Applying the Lee–Yang theorem for the XY model (Theorem 1), we see that for all non-negative \(\left\{ \lambda _{v^{*}}\right\} _{v\in {\mathcal {V}}\left( G\right) }\),

$$\begin{aligned} \int \exp \left( -H_{XY}^{J}\left( \theta ^{n}\right) +z\sum _{v\in {\mathcal {V}}\left( G\right) }\lambda _{v^{*}}\cos \theta _{v^{*}}^{n}\right) \prod _{v\in {\mathcal {V}}\left( G_{n}^{*}\right) }d\theta _{v}^{n} \end{aligned}$$

has only pure imaginary zeros. Given \(e=\left( u,v\right) \in {\mathcal {E}} \left( G\right) \), and any \(\theta _{u},\theta _{v}\in (-\pi ,\pi ]\), we also define

$$\begin{aligned} Z_{XY}^{e,n}\left( \theta _{u},\theta _{v}\right) =\int \exp \left( -H_{XY}^{e,n}\left( \theta ^{n}\right) \right) \prod _{j\in {\mathcal {V}}\left( e,n\right) }d\theta _{j}^{n}\delta \left( \theta _{u,e,0}^{n}=\theta _{u}\right) \delta \left( \theta _{v,e,0}^{n}=\theta _{v}\right) . \end{aligned}$$

Using the definition of \(H_{XY}^{J}\), we see that

$$\begin{aligned}&\int \exp \left( {-}\sum _{e\in {\mathcal {E}}\left( G\right) }H_{XY}^{e,n}\left( \theta ^{n}\right) {+}J\sum _{v\in {\mathcal {V}}\left( G\right) }\sum _{e\sim v}\cos \left( \theta _{v^{*}}^{n}{-}\theta _{\left( v,e,0\right) }^{n}\right) {+}z\sum _{v\in {\mathcal {V}}\left( G\right) }\lambda _{v^{*}}\cos \theta _{v^{*}}^{n}\right) \nonumber \\&\quad \times \prod _{v\in {\mathcal {V}}\left( G_{n}^{*}\right) }d\theta _{v}^{n} \text { }\times \left( \prod _{e\in {\mathcal {E}}\left( G\right) }Z_{XY}^{e,n}\left( 0,0\right) \right) ^{-1} \end{aligned}$$
(13)

has only pure imaginary zeros.

Applying Proposition 17, by taking \(n\rightarrow \infty \) we have

$$\begin{aligned} \frac{Z_{XY}^{e,n}\left( \theta _{u},\theta _{v}\right) }{Z_{XY}^{e,n}\left( 0,0\right) }\rightarrow & {} \text { Constant }\cdot \sum _{m\in {\mathbb {Z}}}\exp \left( -\frac{J_{e}}{2}\left( \theta _{u}-\theta _{v}+2\pi m\right) ^{2}\right) \\= & {} \text { Constant }\cdot V_{e}\left( \theta _{u}-\theta _{v}\right) . \end{aligned}$$

Therefore, omitting all the superscripts n in \(\theta _{\cdot }^{n}\), the integral (13) converges to

$$\begin{aligned}&\text {Constant }\cdot \int \exp ~\left( J\sum _{v\in {\mathcal {V}}\left( G\right) }\sum _{e\sim v}\cos \left( \theta _{v^{*}}-\theta _{\left( v,e,0\right) }\right) +z\sum _{v\in {\mathcal {V}}\left( G\right) }\lambda _{v^{*}}\cos \theta _{v^{*}}\right) \nonumber \\&\quad \times \prod _{e=\left( u,v\right) \in {\mathcal {E}}\left( G\right) }V_{e}\left( \theta _{u}-\theta _{v}\right) \prod _{v\in {\mathcal {V}}\left( G\right) }d\theta _{v^{*}}. \end{aligned}$$
(14)

By Theorem 7, we see that (14), as a function of z, only has pure imaginary zeroes. Applying Laplace’s method, we can multiply (14) by the right \(J-\)dependent factor and let \(J\rightarrow \infty \) to recover the Villain model on G, finishing the proof of (12).

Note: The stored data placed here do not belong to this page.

<file path="config.mk">
export PLATFORM = sky130hd
export DESIGN_NAME = dmac_top
export DESIGN_NICKNAME = d
export VERILOG_FILES = /design/src/rtl/dmac_pkg.sv /design/src/rtl/dmac_arb.sv /design/src/rtl/dmac_top.sv
export SDC_FILE = /design/constraint.sdc
export NUM_CORES = 2
export LEC_CHECK = 0
export BUFFER_PORTS_ARGS = -buffer_cell sky130_fd_sc_hd__buf_2
export CAP_MARGIN = 20
export CORE_ASPECT_RATIO = 1.2
export CORE_MARGIN = 2
export CORE_UTILIZATION = 50
export CTS_BUF_LIST = sky130_fd_sc_hd__clkbuf_2 sky130_fd_sc_hd__clkbuf_4 sky130_fd_sc_hd__clkbuf_8
export DETAILED_ROUTE_END_ITERATION = 8
export GPL_ROUTABILITY_DRIVEN = 0
export PLACE_DENSITY = 0.67
export RECOVER_POWER = 25
export SLEW_MARGIN = 10
export SYNTH_ARGS = -nofsm -noshare
export SYNTH_HDL_FRONTEND = slang
export SYNTH_SLANG_ARGS = --single-unit
</file>
<file path="constraint.sdc">
create_clock -name MCLK_IN -period 26 [get_ports MCLK_IN]
set_input_delay 2.6 -clock MCLK_IN [delete_from_list [all_inputs] [get_ports MCLK_IN]]
set_output_delay 2.6 -clock MCLK_IN [all_outputs]
set_load 0.05 [all_outputs]
</file>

6 Complex Gaussian Multiplicative Chaos

6.1 Continuum complex Gaussian multiplicative chaos

In this subsection we apply Theorem 11 to complex Gaussian multiplicative chaos. Let \(D_{r}\subset {\mathbb {C}}\), \(r>0\) be the disk of radius r centered at the origin. For \(\beta >0\), complex Gaussian multiplicative chaos in \(D_{r}\) is defined as \(\exp \left( i\beta h^{r}\right) \), where \(h^{r}\) is a Dirichlet zero boundary condition GFF in \( D_{r}\). As was discussed in [15], for \(\beta \in \left( 0,\sqrt{2} \right) \) the (complex-valued) measure \(e^{i\beta h^{r}\left( x\right) }dx\) is well-defined and is absolutely continuous with respect to Lebesgue measure.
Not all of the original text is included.